Entre cristales de una falsa
telefonía me dijiste que mi vida cambiaría, te contesté que cambiado estaba y
de por vida. Sonreíste porque atrapado me tenías, tomé una estampa de entre mi
camisa, te dije que todavía en la cruz se sostenía, que jamás nadie lo había
clavado en aquella alegoría y también que de santo se vestía porque sabía que gente
como tú, a él sus plegarias arrodillarían. Asentiste con morbosa sintonía, me
pediste que agarrara número para la conyugal visita, que sería entonces cuando
me enseñarías lo que tenías de divina y que no perdiera tiempo porque si no,
seguro habría fila. Me convenciste, tomé turno como primero y único. Llegó el
día, entre barrotes, cámaras y ajenas morbosas sonrisas, haríamos el amor de
forma convenida. El alambre fue cama, el trapo una cobija, el muro silencio y
el amor una reliquia. Un puñal tenías en tu vagina, veneno en cada uno de tus
senos y en tu boca, ese beso que penetró dulce hasta el fondo de mi féretro.
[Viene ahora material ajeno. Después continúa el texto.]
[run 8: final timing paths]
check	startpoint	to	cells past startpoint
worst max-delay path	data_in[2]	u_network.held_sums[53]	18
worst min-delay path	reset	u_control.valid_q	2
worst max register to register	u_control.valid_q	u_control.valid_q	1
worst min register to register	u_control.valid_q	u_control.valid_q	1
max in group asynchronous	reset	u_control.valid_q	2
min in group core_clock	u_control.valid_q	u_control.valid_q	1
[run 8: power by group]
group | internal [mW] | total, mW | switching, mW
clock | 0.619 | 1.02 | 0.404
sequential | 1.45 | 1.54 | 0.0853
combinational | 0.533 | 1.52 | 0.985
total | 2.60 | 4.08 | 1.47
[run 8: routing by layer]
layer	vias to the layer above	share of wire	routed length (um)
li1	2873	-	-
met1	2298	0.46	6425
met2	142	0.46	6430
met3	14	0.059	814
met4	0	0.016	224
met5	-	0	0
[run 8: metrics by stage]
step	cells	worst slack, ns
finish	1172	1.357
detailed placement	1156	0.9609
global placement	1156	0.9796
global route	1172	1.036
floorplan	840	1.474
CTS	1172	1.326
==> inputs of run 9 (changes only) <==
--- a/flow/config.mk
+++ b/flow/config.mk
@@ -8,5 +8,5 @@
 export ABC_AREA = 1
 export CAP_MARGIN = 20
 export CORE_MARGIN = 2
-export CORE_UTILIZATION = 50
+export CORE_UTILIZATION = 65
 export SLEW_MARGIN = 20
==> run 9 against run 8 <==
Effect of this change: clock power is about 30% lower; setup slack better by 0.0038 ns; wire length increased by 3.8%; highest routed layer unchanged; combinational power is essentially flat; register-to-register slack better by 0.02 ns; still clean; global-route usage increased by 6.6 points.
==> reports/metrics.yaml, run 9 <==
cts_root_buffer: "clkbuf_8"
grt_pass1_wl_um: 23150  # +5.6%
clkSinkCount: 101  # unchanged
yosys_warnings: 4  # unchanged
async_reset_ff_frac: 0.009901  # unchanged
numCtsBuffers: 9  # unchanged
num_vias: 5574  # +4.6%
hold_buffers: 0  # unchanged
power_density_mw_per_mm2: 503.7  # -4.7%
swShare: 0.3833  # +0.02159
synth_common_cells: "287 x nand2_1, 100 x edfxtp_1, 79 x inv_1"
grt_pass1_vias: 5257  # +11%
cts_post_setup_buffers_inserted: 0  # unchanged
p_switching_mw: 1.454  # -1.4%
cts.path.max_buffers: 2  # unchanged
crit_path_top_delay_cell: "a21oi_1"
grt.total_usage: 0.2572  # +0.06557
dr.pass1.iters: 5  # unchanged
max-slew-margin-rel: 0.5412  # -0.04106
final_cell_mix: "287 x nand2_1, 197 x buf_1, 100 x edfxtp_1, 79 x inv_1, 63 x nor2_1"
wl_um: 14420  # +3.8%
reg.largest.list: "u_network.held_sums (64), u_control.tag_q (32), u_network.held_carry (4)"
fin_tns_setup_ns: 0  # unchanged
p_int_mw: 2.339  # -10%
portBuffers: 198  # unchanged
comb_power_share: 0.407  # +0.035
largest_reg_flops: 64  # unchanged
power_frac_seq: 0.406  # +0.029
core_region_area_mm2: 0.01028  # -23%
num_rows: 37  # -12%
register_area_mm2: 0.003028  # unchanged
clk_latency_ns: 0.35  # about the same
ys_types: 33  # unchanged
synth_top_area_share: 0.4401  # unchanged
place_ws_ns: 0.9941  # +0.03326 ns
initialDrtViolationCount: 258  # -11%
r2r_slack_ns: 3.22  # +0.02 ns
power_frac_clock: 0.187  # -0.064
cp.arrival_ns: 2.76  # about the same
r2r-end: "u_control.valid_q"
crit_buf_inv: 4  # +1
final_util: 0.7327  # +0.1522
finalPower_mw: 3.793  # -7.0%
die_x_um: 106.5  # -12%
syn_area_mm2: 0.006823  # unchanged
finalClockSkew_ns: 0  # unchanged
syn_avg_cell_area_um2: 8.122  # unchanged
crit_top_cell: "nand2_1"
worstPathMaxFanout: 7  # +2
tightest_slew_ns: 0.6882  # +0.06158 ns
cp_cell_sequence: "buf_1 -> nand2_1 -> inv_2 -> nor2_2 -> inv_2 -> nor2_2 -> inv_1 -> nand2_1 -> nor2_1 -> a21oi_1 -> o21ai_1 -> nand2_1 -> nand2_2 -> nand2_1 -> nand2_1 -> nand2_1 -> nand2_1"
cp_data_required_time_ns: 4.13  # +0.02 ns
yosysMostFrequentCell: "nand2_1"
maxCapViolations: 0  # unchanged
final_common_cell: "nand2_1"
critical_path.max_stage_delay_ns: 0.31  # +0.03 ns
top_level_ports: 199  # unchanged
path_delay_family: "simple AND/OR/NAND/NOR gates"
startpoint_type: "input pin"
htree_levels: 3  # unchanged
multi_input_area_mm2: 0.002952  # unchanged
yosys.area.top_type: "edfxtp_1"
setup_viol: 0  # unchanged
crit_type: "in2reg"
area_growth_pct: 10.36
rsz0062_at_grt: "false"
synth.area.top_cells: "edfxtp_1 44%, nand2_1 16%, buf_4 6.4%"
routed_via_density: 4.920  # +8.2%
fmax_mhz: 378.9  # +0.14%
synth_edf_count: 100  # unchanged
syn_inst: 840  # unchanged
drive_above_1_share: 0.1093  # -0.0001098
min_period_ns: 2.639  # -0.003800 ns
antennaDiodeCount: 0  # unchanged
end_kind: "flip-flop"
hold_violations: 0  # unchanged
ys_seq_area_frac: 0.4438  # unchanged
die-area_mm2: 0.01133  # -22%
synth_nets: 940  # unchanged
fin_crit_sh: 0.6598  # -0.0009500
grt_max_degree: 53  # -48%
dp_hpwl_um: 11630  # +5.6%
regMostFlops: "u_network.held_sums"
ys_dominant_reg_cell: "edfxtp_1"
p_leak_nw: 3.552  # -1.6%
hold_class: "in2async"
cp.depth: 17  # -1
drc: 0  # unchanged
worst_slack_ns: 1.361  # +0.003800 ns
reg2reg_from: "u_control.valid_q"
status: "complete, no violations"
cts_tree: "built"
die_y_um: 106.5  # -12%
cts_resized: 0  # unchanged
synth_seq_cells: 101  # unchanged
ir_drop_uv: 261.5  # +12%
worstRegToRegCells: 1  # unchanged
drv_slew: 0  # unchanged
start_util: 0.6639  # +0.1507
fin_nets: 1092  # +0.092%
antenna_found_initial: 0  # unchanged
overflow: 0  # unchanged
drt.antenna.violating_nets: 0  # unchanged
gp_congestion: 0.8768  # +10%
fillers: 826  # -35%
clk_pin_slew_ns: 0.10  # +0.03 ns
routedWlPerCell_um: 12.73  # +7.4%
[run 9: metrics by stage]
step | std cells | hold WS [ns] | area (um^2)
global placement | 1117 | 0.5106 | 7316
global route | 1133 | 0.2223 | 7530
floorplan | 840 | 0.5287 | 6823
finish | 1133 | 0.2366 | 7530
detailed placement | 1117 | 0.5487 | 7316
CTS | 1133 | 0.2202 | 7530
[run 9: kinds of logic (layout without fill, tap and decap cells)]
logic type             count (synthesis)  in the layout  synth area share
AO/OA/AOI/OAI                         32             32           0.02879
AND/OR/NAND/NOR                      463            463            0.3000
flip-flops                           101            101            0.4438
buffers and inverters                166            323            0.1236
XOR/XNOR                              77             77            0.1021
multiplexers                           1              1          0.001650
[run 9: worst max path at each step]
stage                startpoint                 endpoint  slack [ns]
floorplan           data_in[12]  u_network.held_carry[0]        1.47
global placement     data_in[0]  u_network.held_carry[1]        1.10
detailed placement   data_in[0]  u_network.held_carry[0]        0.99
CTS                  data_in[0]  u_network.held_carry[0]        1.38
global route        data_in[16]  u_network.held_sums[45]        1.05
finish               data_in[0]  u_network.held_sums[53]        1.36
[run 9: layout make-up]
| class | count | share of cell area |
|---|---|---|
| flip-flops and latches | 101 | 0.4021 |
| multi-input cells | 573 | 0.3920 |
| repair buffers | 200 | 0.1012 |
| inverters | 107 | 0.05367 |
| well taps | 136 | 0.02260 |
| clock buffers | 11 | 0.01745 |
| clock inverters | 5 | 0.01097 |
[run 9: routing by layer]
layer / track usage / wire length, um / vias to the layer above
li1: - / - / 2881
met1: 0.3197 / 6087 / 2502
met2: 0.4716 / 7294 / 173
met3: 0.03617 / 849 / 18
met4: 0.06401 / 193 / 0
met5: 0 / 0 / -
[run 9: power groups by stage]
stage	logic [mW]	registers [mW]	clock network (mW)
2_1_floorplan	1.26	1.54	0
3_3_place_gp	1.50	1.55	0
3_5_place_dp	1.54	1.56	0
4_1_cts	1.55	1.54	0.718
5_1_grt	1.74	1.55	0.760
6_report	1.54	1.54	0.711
Background: an optimization exercise with open tools, aiming at small area and few clock cycles per item. Do not read the settings as production practice. RTL that was checked went through simulation tests only; none was proved equivalent to the original.

Design fp_mult_pipe, start of the top module:
module fp_mult_pipe #(
    parameter int EXP_W = 8,
    parameter int MAN_W = 23
) (
    input  logic                   clk,
    input  logic                   rst_n,
    input  logic                   in_valid,
    output logic                   in_ready,
    input  logic [EXP_W+MAN_W:0]   a,
    input  logic [EXP_W+MAN_W:0]   b,
    output logic                   out_valid,
    input  logic                   out_ready,
    output logic [EXP_W+MAN_W:0]   product,
    output logic [4:0]             flags
);
For scale: roughly 41 flip-flops, ~110 I/O pins.
Settings: LEC_CHECK=0, CAP_MARGIN=20, CORE_MARGIN=2, CORE_UTILIZATION=40, GPL_TIMING_DRIVEN=1, SETUP_SLACK_MARGIN=0.05, SLEW_MARGIN=20, SYNTH_HIERARCHICAL=1; clock period 7.5 ns.
standard.sh (not shown) runs the stock make flow with config.mk's settings and CLKGATE_MAP_FILE= SYNTH_SCRIPT=/design/flow/synth_recipe.tcl, a recipe that flattens the netlist after the stock synthesis.
==> flow/flow/run.sh <==
#!/bin/bash
# Standard layout with two changes: the port buffers are buf_2 cells, and right
# after synthesis every combinational cell is set to its smallest drive strength
# (the standard repair steps then size up what timing and slew need).
set -euo pipefail
export BUFFER_PORTS_ARGS="-buffer_cell sky130_fd_sc_hd__buf_2"
bash standard.sh synth > synth.log 2>&1
DS_ODB="$PWD/orfs/results/$FLOW_PLATFORM/fp_mult_pipe/base/1_synth.odb" \
DS_LIB="$FLOW_HOME/platforms/$FLOW_PLATFORM/lib/sky130_fd_sc_hd__tt_025C_1v80.lib" \
DS_MAP="$PWD/flow/downsize_map.txt" \
  openroad -no_init -exit flow/downsize.tcl > downsize.log 2>&1
export SKIP_GATE_CLONING=1
export POST_GLOBAL_PLACE_TCL="$PWD/flow/post_gpl.tcl"
bash standard.sh > standard.log 2>&1
==> flow/flow/post_gpl.tcl <==
# After timing-driven global placement: take out the buffers it inserted
# (the port buffers stay); the resize and CTS repair steps add back what
# slew, capacitance and timing need.
set bufs [get_cells -quiet place*]
puts "post_gpl: removing [llength $bufs] placement buffers"
if { [llength $bufs] > 0 } {
  remove_buffers $bufs
}
Other scripts of this flow, unchanged in this note and not shown: flow/flow/downsize.tcl, flow/flow/downsize_map.txt
The baseline finished clean.
==> next run, changes <==
--- a/flow/flow/run.sh
+++ b/flow/flow/run.sh
@@ -13 +12,0 @@
-export POST_GLOBAL_PLACE_TCL="$PWD/flow/post_gpl.tcl"
GPL_TIMING_DRIVEN = 0   (was 1)
removed: flow/flow/post_gpl.tcl
Final cell count is higher by a little under a tenth.
Register-to-register slack degrades by 0.05 ns.
Clock-buffer cell count shrinks by 1.
Area after synthesis is unchanged.
Setup slack is worse by 0.11 ns.
Via count rose by a little under a tenth.
Global-route usage increases by 1.8 points.
==> next run, changes <==
GPL_TIMING_DRIVEN = 1   (was 0)
SETUP_SLACK_MARGIN = 0.0   (was 0.05)
What happened:
- hold slack got worse by 0.015 ns
- clock-buffer cell count does not change
- worst setup slack is better by 0.070 ns
- cell count is higher by 1.3%
- wire length shrinks by 5.5%
- flip-flop and latch count is unchanged
- final area came out lower by 3.0%
==> next run, changes <==
SETUP_SLACK_MARGIN = 0.05   (was 0.0)
Effect:
- worst hold slack loses 0.013 ns
- maximum frequency is about the same
No run of this note included a check of the RTL's function; only the layout flow was run.

---

fp_mult_pipe, a different RTL version from the one above (not shown whole).
Size: about 1800 cells after synthesis, about 110 I/O pins, roughly 16000 um2 of cells after synthesis.
Settings: LEC_CHECK=0, CAP_MARGIN=20, CORE_MARGIN=2, CORE_UTILIZATION=40, GPL_TIMING_DRIVEN=1, SETUP_SLACK_MARGIN=0.05, SLEW_MARGIN=20, SYNTH_HIERARCHICAL=1; clock period 7.5 ns.
==> flow/flow/run.sh <==
#!/bin/bash
# Standard layout with two changes: the port buffers are buf_2 cells, and right
# after synthesis every combinational cell is set to its smallest drive strength
# (the standard repair steps then size up what timing and slew need).
set -euo pipefail
export BUFFER_PORTS_ARGS="-buffer_cell sky130_fd_sc_hd__buf_2"
bash standard.sh synth > synth.log 2>&1
DS_ODB="$PWD/orfs/results/$FLOW_PLATFORM/fp_mult_pipe/base/1_synth.odb" \
DS_LIB="$FLOW_HOME/platforms/$FLOW_PLATFORM/lib/sky130_fd_sc_hd__tt_025C_1v80.lib" \
DS_MAP="$PWD/flow/downsize_map.txt" \
  openroad -no_init -exit flow/downsize.tcl > downsize.log 2>&1
export SKIP_GATE_CLONING=1
bash standard.sh > standard.log 2>&1
Other scripts of this flow, unchanged in this note and not shown: flow/flow/downsize.tcl, flow/flow/downsize_map.txt
The starting point ran to the end with no violations.
Testbench counts at the start, summed over its fixed seeds: cycles 8,008, items 8,000.
Change:
GPL_TIMING_DRIVEN = 0   (was 1)
Area after synthesis stays the same.
Register-to-register slack gains 0.10 ns.
Synthesized cell count does not change.
Wire length went up by a few percent.
Via count climbs slightly.
Cell count goes down slightly.
Worst setup slack degrades by 0.11 ns.
Clock skew is about the same.

---

Another version of the RTL of fp_mult_pipe (not shown whole).
For scale: roughly 1,700 cells after synthesis, ~110 I/O pins.
export LEC_CHECK = 0
export CAP_MARGIN = 20
export CORE_MARGIN = 2
export CORE_UTILIZATION = 40
export GPL_TIMING_DRIVEN = 1
export SETUP_SLACK_MARGIN = 0.05
export SLEW_MARGIN = 20
export SYNTH_HIERARCHICAL = 1
create_clock -name core_clock -period 7.5 [get_ports {clk}]
==> flow/flow/run.sh <==
#!/bin/bash
# Standard layout with two changes: the port buffers are buf_2 cells, and right
# after synthesis every combinational cell is set to its smallest drive strength
# (the standard repair steps then size up what timing and slew need).
set -euo pipefail
export BUFFER_PORTS_ARGS="-buffer_cell sky130_fd_sc_hd__buf_2"
bash standard.sh synth > synth.log 2>&1
DS_ODB="$PWD/orfs/results/$FLOW_PLATFORM/fp_mult_pipe/base/1_synth.odb" \
DS_LIB="$FLOW_HOME/platforms/$FLOW_PLATFORM/lib/sky130_fd_sc_hd__tt_025C_1v80.lib" \
DS_MAP="$PWD/flow/downsize_map.txt" \
  openroad -no_init -exit flow/downsize.tcl > downsize.log 2>&1
export SKIP_GATE_CLONING=1
export DONT_USE_CELLS="sky130_fd_sc_hd__buf_6 sky130_fd_sc_hd__buf_8 sky130_fd_sc_hd__buf_12 sky130_fd_sc_hd__buf_16 sky130_fd_sc_hd__bufbuf_8 sky130_fd_sc_hd__bufbuf_16"
bash standard.sh > standard.log 2>&1
Other scripts of this flow, unchanged in this note and not shown: flow/flow/downsize.tcl, flow/flow/downsize_map.txt
The baseline passed the timing, design-rule and antenna checks.
Change:
--- a/flow/flow/run.sh
+++ b/flow/flow/run.sh
@@ -11,4 +11,4 @@
   openroad -no_init -exit flow/downsize.tcl > downsize.log 2>&1
 export SKIP_GATE_CLONING=1
-export DONT_USE_CELLS="sky130_fd_sc_hd__buf_6 sky130_fd_sc_hd__buf_8 sky130_fd_sc_hd__buf_12 sky130_fd_sc_hd__buf_16 sky130_fd_sc_hd__bufbuf_8 sky130_fd_sc_hd__bufbuf_16"
+export POST_GLOBAL_PLACE_TCL="$PWD/flow/post_gpl.tcl"
 bash standard.sh > standard.log 2>&1
==> flow/flow/post_gpl.tcl (new file) <==
# After timing-driven global placement: replace the buffers it inserted
# (the port buffers stay) by gain-based fanout buffering.
set bufs [get_cells -quiet place*]
puts "post_gpl: removing [llength $bufs] placement buffers"
if { [llength $bufs] > 0 } {
  remove_buffers $bufs
}
estimate_parasitics -placement
repair_design -buffer_gain 4 -verbose
What happened:
- The changed run aborted during 3_3_place_gp
- synthesized area stays the same
- synthesized cell count stays the same
Change:
==> flow/flow/post_gpl.tcl (replaced) <==
# After timing-driven global placement: take out the buffers it inserted
# (the port buffers stay); the resize and CTS repair steps add back what
# slew, capacitance and timing need.
set bufs [get_cells -quiet place*]
puts "post_gpl: removing [llength $bufs] placement buffers"
if { [llength $bufs] > 0 } {
  remove_buffers $bufs
}
- SETUP_SLACK_MARGIN: 0.05 -> 0.0
The changed run passed the timing, design-rule and antenna checks.
Synthesized area is unchanged.
Synthesized cell count stays the same.
Change:
--- a/flow/flow/run.sh
+++ b/flow/flow/run.sh
@@ -11,4 +11,3 @@
   openroad -no_init -exit flow/downsize.tcl > downsize.log 2>&1
 export SKIP_GATE_CLONING=1
-export POST_GLOBAL_PLACE_TCL="$PWD/flow/post_gpl.tcl"
 bash standard.sh > standard.log 2>&1
- CTS_BUF_LIST: default -> sky130_fd_sc_hd__clkbuf_4
- SETUP_SLACK_MARGIN: 0.0 -> 0.05
removed: flow/flow/post_gpl.tcl
Effect: Critical path depth went up by 1; setup slack gains 0.099 ns.
Change:
--- a/flow/flow/run.sh
+++ b/flow/flow/run.sh
@@ -11,3 +11,4 @@
   openroad -no_init -exit flow/downsize.tcl > downsize.log 2>&1
 export SKIP_GATE_CLONING=1
+export GLOBAL_PLACEMENT_ARGS="-timing_driven_net_weight_max 3"
 bash standard.sh > standard.log 2>&1
- CTS_BUF_LIST: sky130_fd_sc_hd__clkbuf_4 -> default
Utilization grows by 0.23 points.
Worst setup slack gets worse by 0.010 ns.
Cell area came out higher by 0.51%.
Wire length went down by 3.8%.
Change:
--- a/flow/flow/run.sh
+++ b/flow/flow/run.sh
@@ -4,5 +4,5 @@
 # (the standard repair steps then size up what timing and slew need).
 set -euo pipefail
-export BUFFER_PORTS_ARGS="-buffer_cell sky130_fd_sc_hd__buf_2"
+export BUFFER_PORTS_ARGS="-buffer_cell sky130_fd_sc_hd__buf_6"
 bash standard.sh synth > synth.log 2>&1
 DS_ODB="$PWD/orfs/results/$FLOW_PLATFORM/fp_mult_pipe/base/1_synth.odb" \
@@ -11,4 +11,3 @@
   openroad -no_init -exit flow/downsize.tcl > downsize.log 2>&1
 export SKIP_GATE_CLONING=1
-export GLOBAL_PLACEMENT_ARGS="-timing_driven_net_weight_max 3"
 bash standard.sh > standard.log 2>&1
What happened: Core utilization climbs by 0.99 points. Global-route usage goes down by 0.71 points. Hold slack gets better by 0.013 ns. Final area rises by a few percent. Via count goes down slightly. Setup slack gets worse by 0.037 ns. Wire length falls by a few percent. Synthesized cell count does not change. Die area is unchanged. Register-to-register slack is about the same.
Function was not checked in any run of this note: the RTL went through the layout flow alone.

==> separate check: timing with driven ports <==
In the flow no input, the clock included, has a driving cell. The finished layouts below were timed again as built, in two steps. Step 1 sets driving cells, clkbuf_16 on the clock port and buf_2 on the other inputs (assumed; they add their load-dependent delay and slew). Step 2 moves the port delays by t, midway between the first and last clock arrival at a register: inputs arrive t later, outputs are due t later. That takes back most of the time a late clock gives input paths. a / b / c = ideal / step 1 / step 2; a / b = the first two.
| run | t (ns) | setup slack, ns | hold WS [ns] | cell pins on the clock port's net |
|---|---|---|---|---|
| the first run of note 1 | 0.319 | 0.225 / -0.637 / -0.956 | 0.906 / 0.884 / 1.005 | 1 |
| the second run of note 1 | 0.318 | 0.114 / 0.121 / -0.197 | 0.882 / 0.882 / 0.882 | 1 |
| the third run of note 1 | 0.324 | 0.185 / 0.201 / -0.123 | 0.868 / 0.868 / 0.868 | 1 |
| the fourth run of note 1 | 0.322 | 0.181 / 0.201 / -0.120 | 0.855 / 0.855 / 0.855 | 1 |
| the first run of note 2 | 0.322 | 0.292 / 0.307 / -0.014 | 0.854 / 0.854 / 0.854 | 1 |
| the second run of note 2 | 0.325 | 0.186 / 0.164 / -0.161 | 0.701 / 0.701 / 0.701 | 1 |
| the first run of note 3 | 0.321 | 0.293 / 0.306 / -0.015 | 0.835 / 0.835 / 0.835 | 1 |
| the third run of note 3 | 0.321 | 0.244 / -0.778 / -1.098 | 0.905 / 0.878 / 1.001 | 1 |
| the fourth run of note 3 | 0.390 | 0.343 / 0.348 / -0.042 | 0.848 / 0.848 / 0.848 | 1 |
| the fifth run of note 3 | 0.324 | 0.332 / 0.350 / 0.026 | 0.853 / 0.853 / 0.853 | 1 |
| the sixth run of note 3 | 0.319 | 0.296 / 0.301 / -0.018 | 0.866 / 0.866 / 0.866 | 1 |
Met with ideal ports but missed after step 2: setup timing in 10 of these runs. For the third run of note 3, which loses most, drivers alone change the setup slack by -1.022 ns; drivers and shift together by -1.342 ns.
What follows belongs to an exercise in optimizing a design on an open flow for small area; a production flow would make more cautious choices. At most, simulation tests tie the RTL to the original design; equivalence was not proved. No functional check of the RTL was part of runs 3 and 4. Power figures rest on the tool's default switching activity, not on a simulated workload.

$ cat flow/design.v
package gpio_pkg;
   localparam int NUM_PINS = 32;
   localparam int DATA_W   = 32;
   localparam int ADDR_W   = 8;
   typedef logic [NUM_PINS-1:0] pins_t;
   function automatic logic [2:0] type_enc(input logic [2:0] t);
      case (t)
         3'd0:    type_enc = 3'b000;
         3'd1:    type_enc = 3'b001;
         3'd2:    type_enc = 3'b100;
         3'd3:    type_enc = 3'b010;
         3'd4:    type_enc = 3'b110;
         3'd5:    type_enc = 3'b101;
         3'd6:    type_enc = 3'b011;
         default: type_enc = 3'b111;
      endcase
   endfunction
   function automatic logic [2:0] type_dec(input logic [2:0] e);
      case (e)
         3'b000:  type_dec = 3'd0;
         3'b001:  type_dec = 3'd1;
         3'b100:  type_dec = 3'd2;
         3'b010:  type_dec = 3'd3;
         3'b110:  type_dec = 3'd4;
         3'b101:  type_dec = 3'd5;
         3'b011:  type_dec = 3'd6;
         default: type_dec = 3'd7;
      endcase
   endfunction
endpackage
Entre súplicas hechas plegarias pagué la fianza, te llevé a tu casa, me
serviste una media copa con alguna rara sustancia, sentí como mi alma despacito
se envenenaba y después… ya no me acuerdo de nada. Amanecí a una camisa de
fuerza amarrado, pegado a una pared sin ventanas y con un olor a mierda que
desde aquel suelo todo impregnaba. De tanto en tanto me visitabas, me susurrabas
y con desmedida fuerza una y otra vez me violabas. De negra te vestías, de
bruja te desnudabas, me explicaste que de uno y otro eras viuda, que tanto
veneno todavía tu sangre corroía, pero que no importaba porque de la muerte
eras su elegida.
Con paciencia deshice aquellos nudos
porque siempre del amor fui escapista,
marinero de tierra adentro y soñador de cuentos. Así fue como llegué a
la autopista, me subió un viejo camionero, me preguntó por qué olía a incienso
y le dije que no, que solo era el sudor de una mala mujer mezclado con mi
aliento. Fui a la policía, les expliqué la historia de aquel día, el comandante
reía, un escribiente con las teclas no podía y hasta la mujer de la limpieza,
la fregona no sostenía. Me sentí estúpido. Entré al baño, la bragueta estaba
abierta, los cuadros de mi camisa eran circunferencias, mi boca de escamas
estaba llena, una mejilla temblaba, la otra sostenía mi cara, mis cejas estaban
peladas y al ver mi cabello, entendí todas aquellas carcajadas: era morado,
verde, fucsia y con mechas de un extraño dorado, hechas a mano… en mi frente un
verso tatuado: “¿Te acuerdas cuando nos conocimos? “…Hoy no me acuerdo de nada,
bueno si, de un árbol que sobre su perro orinaba.